The problem
The answer is every line of the records that holds the word "unique", copied in full.

[Saved data entries]

◆ ◆ ◆ ◆

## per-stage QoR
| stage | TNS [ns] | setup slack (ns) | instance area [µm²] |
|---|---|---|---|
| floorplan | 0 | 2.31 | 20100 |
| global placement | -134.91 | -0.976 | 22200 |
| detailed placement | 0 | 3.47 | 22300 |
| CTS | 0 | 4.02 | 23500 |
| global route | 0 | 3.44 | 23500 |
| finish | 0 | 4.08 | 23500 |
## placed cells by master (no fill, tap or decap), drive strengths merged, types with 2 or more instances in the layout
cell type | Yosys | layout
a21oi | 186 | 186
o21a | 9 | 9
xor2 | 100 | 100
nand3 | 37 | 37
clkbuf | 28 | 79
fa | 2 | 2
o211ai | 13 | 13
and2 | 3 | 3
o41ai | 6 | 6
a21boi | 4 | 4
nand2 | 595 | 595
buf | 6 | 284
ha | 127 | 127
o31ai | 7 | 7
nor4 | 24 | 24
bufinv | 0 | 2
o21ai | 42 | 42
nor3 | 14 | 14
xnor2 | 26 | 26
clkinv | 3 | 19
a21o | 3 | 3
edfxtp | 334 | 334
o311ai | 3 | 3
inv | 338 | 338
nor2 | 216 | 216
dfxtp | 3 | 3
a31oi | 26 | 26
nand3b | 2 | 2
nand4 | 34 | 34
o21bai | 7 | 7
`src/sv/dhsa_pkg.sv`:
```
package dhsa_pkg;

    localparam int SAMPLE_BITS    = 16;
    localparam int ANGLE_BITS     = 16;
    localparam int MAX_POLE_PAIRS = 64;
    localparam int CORDIC_STEPS   = 20;
    localparam int AMP_BITS       = 20;
    localparam int CORD_BITS      = 28;
    localparam int FIFO_DEPTH     = 2;
    localparam int PTR_BITS       = (FIFO_DEPTH > 1) ? $clog2(FIFO_DEPTH) : 1;
    localparam int CNT_BITS       = $clog2(FIFO_DEPTH + 1);

    // Register indexes of the configuration port.
    localparam logic [0:0] REG_POLE_PAIRS   = 1'b0;
    localparam logic [0:0] REG_FILTER_SHIFT = 1'b1;

    typedef struct packed {
        logic signed [SAMPLE_BITS-1:0] sine;
        logic signed [SAMPLE_BITS-1:0] cosine;
        logic                          zero;
    } item_t;

    typedef struct packed {
        logic [6:0] pole_pairs;
        logic [3:0] filter_shift;
    } cfg_t;

    // Arctangent of 2^-i in units of 2^-32 turn.
    function automatic logic [31:0] atan_turn(input logic [4:0] i);
        logic [31:0] r;
        case (i)
            5'd0:    r = 32'd536870912;
            5'd1:    r = 32'd316933406;
            5'd2:    r = 32'd167458907;
            5'd3:    r = 32'd85004756;
            5'd4:    r = 32'd42667331;
            5'd5:    r = 32'd21354465;
            5'd6:    r = 32'd10679838;
            5'd7:    r = 32'd5340245;
            5'd8:    r = 32'd2670163;
            5'd9:    r = 32'd1335087;
            5'd10:   r = 32'd667544;
            5'd11:   r = 32'd333772;
            5'd12:   r = 32'd166886;
            5'd13:   r = 32'd83443;
            5'd14:   r = 32'd41722;
            5'd15:   r = 32'd20861;
            5'd16:   r = 32'd10430;
            5'd17:   r = 32'd5215;
            5'd18:   r = 32'd2608;
            5'd19:   r = 32'd1304;
            default: r = 32'd0;
        endcase
        return r;
    endfunction

endpackage

```
`src/sv/dhsa_front.sv`:
```
module dhsa_front import dhsa_pkg::*; (
    input  logic        aclk,
    input  logic        aresetn,
    input  logic        s_tvalid,
    output logic        s_tready,
    input  logic [31:0] s_tdata,
    input  logic        full,
    output logic        push,
    output item_t       item
);

    logic  valid_reg, valid_next;
    item_t item_reg, item_next;

    assign s_tready = !valid_reg;
    assign push     = valid_reg && !full;
    assign item     = item_reg;

    // The input word is held here and tagged when both samples are zero.
    always_comb begin
        valid_next = valid_reg;
        item_next  = item_reg;
        if (push) begin
            valid_next = 1'b0;
        end
        if (s_tvalid && s_tready) begin
            valid_next       = 1'b1;
            item_next.sine   = $signed(s_tdata[15:0]);
            item_next.cosine = $signed(s_tdata[31:16]);
            item_next.zero   = (s_tdata == 32'd0);
        end
    end

    always_ff @(posedge aclk) begin
        if (!aresetn) begin
            valid_reg <= 1'b0;
        end else begin
            valid_reg <= valid_next;
        end
        item_reg <= item_next;
    end

endmodule

```
`src/sv/dhsa_fifo.sv`:
```
module dhsa_fifo import dhsa_pkg::*; (
    input  logic  aclk,
    input  logic  aresetn,
    input  logic  push,
    input  item_t wr_item,
    output logic  full,
    input  logic  pop,
    output logic  empty,
    output item_t rd_item
);

    item_t                mem_reg [FIFO_DEPTH];
    logic [PTR_BITS-1:0]  wr_ptr_reg, wr_ptr_next;
    logic [PTR_BITS-1:0]  rd_ptr_reg, rd_ptr_next;
    logic [CNT_BITS-1:0]  count_reg, count_next;

    assign full    = (count_reg == CNT_BITS'(FIFO_DEPTH));
    assign empty   = (count_reg == '0);
    assign rd_item = mem_reg[rd_ptr_reg];

    always_comb begin
        wr_ptr_next = wr_ptr_reg;
        rd_ptr_next = rd_ptr_reg;
        count_next  = count_reg;
        if (push && !full) begin
            wr_ptr_next = (wr_ptr_reg == PTR_BITS'(FIFO_DEPTH - 1)) ? '0 : wr_ptr_reg + 1'b1;
        end
        if (pop && !empty) begin
            rd_ptr_next = (rd_ptr_reg == PTR_BITS'(FIFO_DEPTH - 1)) ? '0 : rd_ptr_reg + 1'b1;
        end
        if ((push && !full) && !(pop && !empty)) begin
            count_next = count_reg + 1'b1;
        end else if (!(push && !full) && (pop && !empty)) begin
            count_next = count_reg - 1'b1;
        end
    end

    always_ff @(posedge aclk) begin
        if (!aresetn) begin
            wr_ptr_reg <= '0;
            rd_ptr_reg <= '0;
            count_reg  <= '0;
        end else begin
            wr_ptr_reg <= wr_ptr_next;
            rd_ptr_reg <= rd_ptr_next;
            count_reg  <= count_next;
        end
        if (push && !full) begin
            mem_reg[wr_ptr_reg] <= wr_item;
        end
    end

endmodule

```
`src/sv/dhsa_back.sv`:
```
module dhsa_back import dhsa_pkg::*; (
    input  logic        aclk,
    input  logic        aresetn,
    input  cfg_t        cfg,
    input  logic        item_valid,
    input  item_t       item,
    output logic        pop,
    output logic        m_tvalid,
    input  logic        m_tready,
    output logic [39:0] m_tdata,
    output logic [0:0]  m_tuser
);

    typedef enum logic [10:0] {
        ST_IDLE     = 11'b00000000001,
        ST_SQ_C     = 11'b00000000010,
        ST_SQRT     = 11'b00000000100,
        ST_DIV_LOAD = 11'b00000001000,
        ST_DIV      = 11'b00000010000,
        ST_FILT     = 11'b00000100000,
        ST_ATAN     = 11'b00001000000,
        ST_CORD     = 11'b00010000000,
        ST_COUNT    = 11'b00100000000,
        ST_SHAFT    = 11'b01000000000,
        ST_DONE     = 11'b10000000000
    } state_t;

    localparam logic [ANGLE_BITS-1:0] QUARTER = ANGLE_BITS'(1) << (ANGLE_BITS - 2);
    localparam logic [ANGLE_BITS-1:0] HALF    = ANGLE_BITS'(1) << (ANGLE_BITS - 1);
    localparam logic [ANGLE_BITS-1:0] THREE_Q = QUARTER + HALF;

    state_t state_reg, state_next;

    logic signed [15:0] s_reg, s_next, c_reg, c_next;
    logic               zero_reg, zero_next;
    logic [31:0]        sq_reg, sq_next;
    logic [39:0]        rad_reg, rad_next;
    logic [19:0]        root_reg, root_next;
    logic [23:0]        rem_reg, rem_next;
    logic [4:0]         cnt_reg, cnt_next;
    logic [15:0]        quo_reg, quo_next;
    logic [35:0]        num_reg, num_next;
    logic               sel_reg, sel_next;
    logic signed [15:0] nsin_reg, nsin_next, ncos_reg, ncos_next;
    logic signed [15:0] ysin_reg, ysin_next, ycos_reg, ycos_next;
    logic signed [CORD_BITS-1:0] cx_reg, cx_next, cy_reg, cy_next;
    logic [31:0]        acc_reg, acc_next;
    logic [15:0]        angle_reg, angle_next;
    logic [15:0]        prev_reg, prev_next;
    logic [5:0]         period_reg, period_next;
    logic               m_valid_reg, m_valid_next;
    logic [39:0]        m_data_reg, m_data_next;
    logic               m_user_reg, m_user_next;

    logic signed [31:0] prod;
    logic [31:0]        mag2;
    logic [23:0]        sq_rem, sq_trial;
    logic signed [15:0] dv;
    logic [16:0]        dmag;
    logic [35:0]        dnum;
    logic [20:0]        drem;
    logic               qbit;
    logic [15:0]        qfull, qclamp;
    logic signed [16:0] qsigned;
    logic signed [16:0] fd_s, fd_c;
    logic signed [CORD_BITS-1:0] xs, ys;
    logic [31:0]        acc_fin;
    logic [6:0]         ppc;
    logic signed [7:0]  pcnt;
    logic [7:0]         srem;

    assign pop      = (state_reg == ST_IDLE) && item_valid;
    assign m_tvalid = m_valid_reg;
    assign m_tdata  = m_data_reg;
    assign m_tuser  = m_user_reg;

    always_comb begin
        if (cfg.pole_pairs == 7'd0) begin
            ppc = 7'd1;
        end else if (cfg.pole_pairs > 7'(MAX_POLE_PAIRS)) begin
            ppc = 7'(MAX_POLE_PAIRS);
        end else begin
            ppc = cfg.pole_pairs;
        end
    end

    always_comb begin
        state_next   = state_reg;
        s_next       = s_reg;
        c_next       = c_reg;
        zero_next    = zero_reg;
        sq_next      = sq_reg;
        rad_next     = rad_reg;
        root_next    = root_reg;
        rem_next     = rem_reg;
        cnt_next     = cnt_reg;
        quo_next     = quo_reg;
        num_next     = num_reg;
        sel_next     = sel_reg;
        nsin_next    = nsin_reg;
        ncos_next    = ncos_reg;
        ysin_next    = ysin_reg;
        ycos_next    = ycos_reg;
        cx_next      = cx_reg;
        cy_next      = cy_reg;
        acc_next     = acc_reg;
        angle_next   = angle_reg;
        prev_next    = prev_reg;
        period_next  = period_reg;
        m_valid_next = m_valid_reg;
        m_data_next  = m_data_reg;
        m_user_next  = m_user_reg;

        prod     = '0;
        mag2     = '0;
        sq_rem   = '0;
        sq_trial = '0;
        dv       = sel_reg ? c_reg : s_reg;
        dmag     = '0;
        dnum     = '0;
        drem     = '0;
        qbit     = 1'b0;
        qfull    = '0;
        qclamp   = '0;
        qsigned  = '0;
        fd_s     = '0;
        fd_c     = '0;
        xs       = cx_reg >>> cnt_reg;
        ys       = cy_reg >>> cnt_reg;
        acc_fin  = '0;
        pcnt     = '0;
        srem     = '0;

        if (m_valid_reg && m_tready) begin
            m_valid_next = 1'b0;
        end

        unique case (state_reg)
            ST_IDLE: begin
                if (item_valid) begin
                    s_next    = item.sine;
                    c_next    = item.cosine;
                    zero_next = item.zero;
                    prod      = item.sine * item.sine;
                    sq_next   = unsigned'(prod);
                    state_next = item.zero ? ST_ATAN : ST_SQ_C;
                end
            end
            ST_SQ_C: begin
                prod       = c_reg * c_reg;
                mag2       = sq_reg + unsigned'(prod);
                rad_next   = {mag2, 8'd0};
                rem_next   = '0;
                root_next  = '0;
                cnt_next   = 5'(AMP_BITS - 1);
                state_next = ST_SQRT;
            end
            ST_SQRT: begin
                // One result bit per cycle, two radicand bits brought down.
                sq_rem   = {rem_reg[21:0], rad_reg[39:38]};
                sq_trial = {2'b00, root_reg, 2'b01};
                if (sq_rem >= sq_trial) begin
                    rem_next  = sq_rem - sq_trial;
                    root_next = {root_reg[18:0], 1'b1};
                end else begin
                    rem_next  = sq_rem;
                    root_next = {root_reg[18:0], 1'b0};
                end
                rad_next = {rad_reg[37:0], 2'b00};
                cnt_next = cnt_reg - 1'b1;
                if (cnt_reg == '0) begin
                    sel_next   = 1'b0;
                    state_next = ST_DIV_LOAD;
                end
            end
            ST_DIV_LOAD: begin
                dmag       = dv[15] ? 17'(-$signed({dv[15], dv})) : {1'b0, dv};
                dnum       = {1'b0, dmag, 18'd0} + 36'(root_reg >> 1);
                num_next   = dnum;
                rem_next   = {4'd0, dnum[35:16]};
                quo_next   = '0;
                cnt_next   = 5'd15;
                state_next = ST_DIV;
            end
            ST_DIV: begin
                drem = {rem_reg[19:0], num_reg[15]};
                if (drem >= {1'b0, root_reg}) begin
                    qbit     = 1'b1;
                    rem_next = {3'd0, drem - {1'b0, root_reg}};
                end else begin
                    rem_next = {3'd0, drem};
                end
                num_next = {num_reg[34:0], 1'b0};
                quo_next = {quo_reg[14:0], qbit};
                cnt_next = cnt_reg - 1'b1;
                if (cnt_reg == '0) begin
                    qfull   = {quo_reg[14:0], qbit};
                    qclamp  = (qfull > 16'd16384) ? 16'd16384 : qfull;
                    qsigned = dv[15] ? -$signed({1'b0, qclamp}) : $signed({1'b0, qclamp});
                    if (sel_reg) begin
                        ncos_next  = qsigned[15:0];
                        state_next = ST_FILT;
                    end else begin
                        nsin_next  = qsigned[15:0];
                        sel_next   = 1'b1;
                        state_next = ST_DIV_LOAD;
                    end
                end
            end
            ST_FILT: begin
                fd_s      = 17'(nsin_reg) - 17'(ysin_reg);
                fd_c      = 17'(ncos_reg) - 17'(ycos_reg);
                ysin_next = 16'(17'(ysin_reg) + (fd_s >>> cfg.filter_shift));
                ycos_next = 16'(17'(ycos_reg) + (fd_c >>> cfg.filter_shift));
                state_next = ST_ATAN;
            end
            ST_ATAN: begin
                if (ysin_reg == '0 && ycos_reg == '0) begin
                    angle_next = '0;
                    state_next = ST_COUNT;
                end else if (ysin_reg == '0) begin
                    angle_next = (ycos_reg > 0) ? '0 : HALF;
                    state_next = ST_COUNT;
                end else if (ycos_reg == '0) begin
                    angle_next = (ysin_reg > 0) ? QUARTER : THREE_Q;
                    state_next = ST_COUNT;
                end else begin
                    // Left half plane is turned by half a turn first.
                    if (ycos_reg < 0) begin
                        cx_next  = -(CORD_BITS'(ycos_reg) <<< 8);
                        cy_next  = -(CORD_BITS'(ysin_reg) <<< 8);
                        acc_next = 32'h8000_0000;
                    end else begin
                        cx_next  = CORD_BITS'(ycos_reg) <<< 8;
                        cy_next  = CORD_BITS'(ysin_reg) <<< 8;
                        acc_next = '0;
                    end
                    cnt_next   = '0;
                    state_next = ST_CORD;
                end
            end
            ST_CORD: begin
                if (cy_reg > 0) begin
                    cx_next  = cx_reg + ys;
                    cy_next  = cy_reg - xs;
                    acc_next = acc_reg + atan_turn(cnt_reg);
                end else begin
                    cx_next  = cx_reg - ys;
                    cy_next  = cy_reg + xs;
                    acc_next = acc_reg - atan_turn(cnt_reg);
                end
                cnt_next = cnt_reg + 1'b1;
                if (cnt_reg == 5'(CORDIC_STEPS - 1)) begin
                    acc_fin    = acc_next + (32'd1 << (31 - ANGLE_BITS));
                    angle_next = acc_fin[31 -: ANGLE_BITS];
                    state_next = ST_COUNT;
                end
            end
            ST_COUNT: begin
                pcnt = $signed({2'b00, period_reg});
                if (angle_reg < QUARTER && prev_reg >= THREE_Q) begin
                    pcnt = pcnt + 8'sd1;
                end else if (angle_reg > THREE_Q && prev_reg <= QUARTER) begin
                    pcnt = pcnt - 8'sd1;
                end
                if (pcnt < 0) begin
                    pcnt = $signed({1'b0, ppc}) - 8'sd1;
                end else if (pcnt >= $signed({1'b0, ppc})) begin
                    pcnt = '0;
                end
                period_next = pcnt[5:0];
                prev_next   = angle_reg;
                rem_next    = {18'd0, pcnt[5:0]};
                num_next    = {20'd0, angle_reg};
                quo_next    = '0;
                cnt_next    = 5'd15;
                state_next  = ST_SHAFT;
            end
            ST_SHAFT: begin
                srem = {rem_reg[6:0], num_reg[15]};
                if (srem >= {1'b0, ppc}) begin
                    qbit     = 1'b1;
                    rem_next = {16'd0, srem - {1'b0, ppc}};
                end else begin
                    rem_next = {16'd0, srem};
                end
                num_next = {num_reg[34:0], 1'b0};
                quo_next = {quo_reg[14:0], qbit};
                cnt_next = cnt_reg - 1'b1;
                if (cnt_reg == '0) begin
                    state_next = ST_DONE;
                end
            end
            ST_DONE: begin
                if (!m_valid_reg) begin
                    m_valid_next = 1'b1;
                    m_data_next  = {2'b00, period_reg, angle_reg, quo_reg};
                    m_user_next  = zero_reg;
                    state_next   = ST_IDLE;
                end
            end
            default: begin
                state_next = ST_IDLE;
            end
        endcase
    end

    always_ff @(posedge aclk) begin
        if (!aresetn) begin
            state_reg   <= ST_IDLE;
            m_valid_reg <= 1'b0;
            ysin_reg    <= '0;
            ycos_reg    <= '0;
            prev_reg    <= '0;
            period_reg  <= '0;
        end else begin
            state_reg   <= state_next;
            m_valid_reg <= m_valid_next;
            ysin_reg    <= ysin_next;
            ycos_reg    <= ycos_next;
            prev_reg    <= prev_next;
            period_reg  <= period_next;
        end
        s_reg      <= s_next;
        c_reg      <= c_next;
        zero_reg   <= zero_next;
        sq_reg     <= sq_next;
        rad_reg    <= rad_next;
        root_reg   <= root_next;
        rem_reg    <= rem_next;
        cnt_reg    <= cnt_next;
        quo_reg    <= quo_next;
        num_reg    <= num_next;
        sel_reg    <= sel_next;
        nsin_reg   <= nsin_next;
        ncos_reg   <= ncos_next;
        cx_reg     <= cx_next;
        cy_reg     <= cy_next;
        acc_reg    <= acc_next;
        angle_reg  <= angle_next;
        m_data_reg <= m_data_next;
        m_user_reg <= m_user_next;
    end

endmodule

```
`src/sv/dual_hall_shaft_angle_top.sv`:
```
// Channel   | Direction | Payload
// s_        | in        | tdata: sine_sample, cosine_sample (16 bits each, signed)
// m_        | out       | tdata: shaft_angle, pair_angle, pair_index; tuser: zero_magnitude
// cfg_      | in        | index 0 pole_pairs, index 1 filter_shift
//
// A nonzero word passes the squares, a 20-step root, two divides, filter, angle setup,
// a 20-step CORDIC, count, a 16-step divide by the pole pairs and the output load.
// An all-zero word goes straight from the queue to the angle setup; a smoothed pair on
// an axis skips the CORDIC. Reset is synchronous, active low, and clears state.
// The front register and a two-word queue keep taking input until both are full while the
// back end works or while a finished word waits on m_tready.
module dual_hall_shaft_angle_top import dhsa_pkg::*; (
    input  logic        aclk,
    input  logic        aresetn,
    input  logic        s_tvalid,
    output logic        s_tready,
    input  logic [31:0] s_tdata,   // [15:0] sine_sample, [31:16] cosine_sample
    output logic        m_tvalid,
    input  logic        m_tready,
    output logic [39:0] m_tdata,   // [15:0] shaft_angle, [31:16] pair_angle,
                                   // [37:32] pair_index, [39:38] zero fill
    output logic [0:0]  m_tuser,   // [0] zero_magnitude
    input  logic        cfg_wr_en,
    input  logic [0:0]  cfg_index,
    input  logic [6:0]  cfg_wdata
);

    cfg_t  cfg_reg, cfg_next;
    item_t front_item;
    item_t queue_item;
    logic  push;
    logic  full;
    logic  empty;
    logic  pop;

    // Configuration writes land directly in the register file.
    always_comb begin
        cfg_next = cfg_reg;
        if (cfg_wr_en) begin
            unique case (cfg_index)
                REG_POLE_PAIRS:   cfg_next.pole_pairs   = cfg_wdata;
                REG_FILTER_SHIFT: cfg_next.filter_shift = cfg_wdata[3:0];
                default:          cfg_next = cfg_reg;
            endcase
        end
    end

    always_ff @(posedge aclk) begin
        if (!aresetn) begin
            cfg_reg.pole_pairs   <= 7'd1;
            cfg_reg.filter_shift <= 4'd4;
        end else begin
            cfg_reg <= cfg_next;
        end
    end

    // The front end captures a word and flags an all-zero sample pair.
    dhsa_front u_front (
        .aclk     (aclk),
        .aresetn  (aresetn),
        .s_tvalid (s_tvalid),
        .s_tready (s_tready),
        .s_tdata  (s_tdata),
        .full     (full),
        .push     (push),
        .item     (front_item)
    );

    // The short queue decouples the capture side from the arithmetic engine.
    dhsa_fifo u_fifo (
        .aclk     (aclk),
        .aresetn  (aresetn),
        .push     (push),
        .wr_item  (front_item),
        .full     (full),
        .pop      (pop),
        .empty    (empty),
        .rd_item  (queue_item)
    );

    // The back end runs the whole angle computation one word at a time.
    dhsa_back u_back (
        .aclk       (aclk),
        .aresetn    (aresetn),
        .cfg        (cfg_reg),
        .item_valid (!empty),
        .item       (queue_item),
        .pop        (pop),
        .m_tvalid   (m_tvalid),
        .m_tready   (m_tready),
        .m_tdata    (m_tdata),
        .m_tuser    (m_tuser)
    );

endmodule

```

◆ ◆ ◆ ◆

Solution for this problem
        unique case (state_reg)
            unique case (cfg_index)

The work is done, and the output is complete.